1998-05-07 Thread Dale Scheetz
On 7 May 1998, Falk Hueffner wrote:

> Brederlow <[EMAIL PROTECTED]> writes:
> 
> > It would be a great idea to have source dependencies. I compile all
> > sources on my debian mirror and most fail because of missing
> > files. One then has to search the package and install that before
> > compiling again.
> 
> A very simple way to improve in this area would be if it was allowed
> in the policy to add a "Depends:" line to the .dsc file with the same
> format as for .debs. Very easy. Developers probably would start to use 
> it, since it makes compiling really much easier for other people. Some 
> time in the future this field would probably be made obligatory and
> tools for source extraction could be extended to check them.
> 
>   Any opionions?

Whithout meaning to sound too negative, I want to caution against such
patch and fill design. Ian J. worked very hard (and was very successful in
my opinion) to design the current source package format to manage the
various problems of absorbing and using upstream sources. We should be
careful to craft any "improvements" to that format in a consistant and
smooth fashion.

That said, I am strongly in favor of a source dependency scheme. It just
needs to be workable.

WRT your suggestion above, I don't think that developers can/should edit
the .dsc file (its check sum is computed by dpkg and provided in the
changes file for dinstall to verify the components).

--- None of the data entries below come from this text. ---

$ cat src/rtl/gpio_irq_pkg.sv
package gpio_irq_pkg;

    localparam int REG_IDX_W  = 3;
    localparam int BYTE_OFS_W = 2;
    localparam int BUS_ADDR_W = REG_IDX_W + BYTE_OFS_W;

    typedef enum logic [REG_IDX_W-1:0] {
        IDX_DATA   = 3'd0,
        IDX_DIR    = 3'd1,
        IDX_PAD    = 3'd2,
        IDX_CFG_LO = 3'd3,
        IDX_CFG_HI = 3'd4,
        IDX_MASK   = 3'd5,
        IDX_STAT   = 3'd6,
        IDX_ANY    = 3'd7
    } reg_idx_e;

    typedef enum logic [1:0] {
        TRIG_LOW  = 2'b00,
        TRIG_HIGH = 2'b01,
        TRIG_RISE = 2'b10,
        TRIG_FALL = 2'b11
    } trig_e;

endpackage

$ cat src/rtl/gpio_pad_sync.sv
module gpio_pad_sync #(
    parameter int W = 32
) (
    input  logic         clk,
    input  logic         rst_n,
    input  logic [W-1:0] pad_i,
    output logic [W-1:0] sync_o,
    output logic [W-1:0] prev_o
);

    logic [W-1:0] meta_q;
    logic [W-1:0] sync_q;
    logic [W-1:0] prev_q;

    // two flops against metastability, a third for edge history
    always_ff @(posedge clk or negedge rst_n) begin
        if (!rst_n) begin
            meta_q <= '0;
            sync_q <= '0;
            prev_q <= '0;
        end else begin
            meta_q <= pad_i;
            sync_q <= meta_q;
            prev_q <= sync_q;
        end
    end

    assign sync_o = sync_q;
    assign prev_o = prev_q;

endmodule

$ cat src/rtl/gpio_pin_detect.sv
module gpio_pin_detect
    import gpio_irq_pkg::*;
(
    input  logic  sync_i,
    input  logic  prev_i,
    input  trig_e code_i,
    input  logic  any_i,
    output logic  evt_o
);

    always_comb begin
        evt_o = 1'b0;
        if (any_i) begin
            evt_o = sync_i ^ prev_i;
        end else begin
            unique case (code_i)
                TRIG_LOW:  evt_o = ~sync_i;
                TRIG_HIGH: evt_o = sync_i;
                TRIG_RISE: evt_o = sync_i & ~prev_i;
                TRIG_FALL: evt_o = ~sync_i & prev_i;
            endcase
        end
    end

endmodule

$ cat src/rtl/gpio_csr.sv
module gpio_csr
    import gpio_irq_pkg::*;
#(
    parameter int PINS = 32
) (
    input  logic            clk,
    input  logic            rst_n,
    input  logic            bus_sel,
    input  logic            bus_we,
    input  reg_idx_e        idx_i,
    input  logic [PINS-1:0] wdata_i,
    output logic [PINS-1:0] rdata_o,
    input  logic [PINS-1:0] pad_sync_i,
    input  logic [PINS-1:0] evt_i,
    output logic [PINS-1:0] data_o,
    output logic [PINS-1:0] dir_o,
    output logic [PINS-1:0] cfg_lo_o,
    output logic [PINS-1:0] cfg_hi_o,
    output logic [PINS-1:0] mask_o,
    output logic [PINS-1:0] stat_o,
    output logic [PINS-1:0] any_o
);

    logic            wr;
    logic [PINS-1:0] clr_vec;
    logic [PINS-1:0] data_q, dir_q, cfg_lo_q, cfg_hi_q, mask_q, stat_q, any_q;

    assign wr      = bus_sel & bus_we;
    assign clr_vec = (wr && idx_i == IDX_STAT) ? wdata_i : '0;

    always_ff @(posedge clk or negedge rst_n) begin
        if (!rst_n) begin
            data_q   <= '0;
            dir_q    <= '0;
            cfg_lo_q <= '0;
            cfg_hi_q <= '0;
            mask_q   <= '0;
            any_q    <= '0;
        end else if (wr) begin
            unique case (idx_i)
                IDX_DATA:   data_q   <= wdata_i;
                IDX_DIR:    dir_q    <= wdata_i;
                IDX_PAD:    ;
                IDX_CFG_LO: cfg_lo_q <= wdata_i;
                IDX_CFG_HI: cfg_hi_q <= wdata_i;
                IDX_MASK:   mask_q   <= wdata_i;
                IDX_STAT:   ;
                IDX_ANY:    any_q    <= wdata_i;
            endcase
        end
    end

    // a fresh event outranks a write-one clear in the same cycle
    always_ff @(posedge clk or negedge rst_n) begin
        if (!rst_n) begin
            stat_q <= '0;
        end else begin
            stat_q <= (stat_q & ~clr_vec) | evt_i;
        end
    end

    always_comb begin
        rdata_o = '0;
        if (bus_sel && !bus_we) begin
            unique case (idx_i)
                IDX_DATA:   rdata_o = data_q;
                IDX_DIR:    rdata_o = dir_q;
                IDX_PAD:    rdata_o = pad_sync_i;
                IDX_CFG_LO: rdata_o = cfg_lo_q;
                IDX_CFG_HI: rdata_o = cfg_hi_q;
                IDX_MASK:   rdata_o = mask_q;
                IDX_STAT:   rdata_o = stat_q;
                IDX_ANY:    rdata_o = any_q;
            endcase
        end
    end

    assign data_o   = data_q;
    assign dir_o    = dir_q;
    assign cfg_lo_o = cfg_lo_q;
    assign cfg_hi_o = cfg_hi_q;
    assign mask_o   = mask_q;
    assign stat_o   = stat_q;
    assign any_o    = any_q;

    AST_DIR_WRITE: assert property (@(posedge clk) disable iff (!rst_n)
        (wr && idx_i == IDX_DIR) |=> (dir_q == $past(wdata_i)));
    AST_DATA_WRITE: assert property (@(posedge clk) disable iff (!rst_n)
        (wr && idx_i == IDX_DATA) |=> (data_q == $past(wdata_i)));
    AST_STAT_NO_DROP: assert property (@(posedge clk) disable iff (!rst_n)
        !(wr && idx_i == IDX_STAT) |=> (($past(stat_q) & ~stat_q) == '0));
    AST_EVT_LATCH: assert property (@(posedge clk) disable iff (!rst_n)
        (evt_i != '0) |=> ((stat_q & $past(evt_i)) == $past(evt_i)));

endmodule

The correct place for this information is in the control file. This file
has, at least, two paragraphs. One source paragraph, and, at least, one
package paragraph (one for each binary package built from this source).

Currently package depends are placed in the Package paragraph. The logical
place for source depends field is in the Source paragraph. Then
dpkg-buildpackage (and friends) could construct the proper .dsc file
containing the details of the source dependencies.

I see only one problem with source dependencies: How do you tell the
difference between a dependency on a source package and the depencency on
a binary package. I know that most problems are with the need for some
binary program to allow the build to proceed, but sometimes these needs
are for a source file to be present (and in the desired location).

In addition it would be nice if we could come to terms with upstream
source in multiple tarballs (libc6 comes like that as do many others).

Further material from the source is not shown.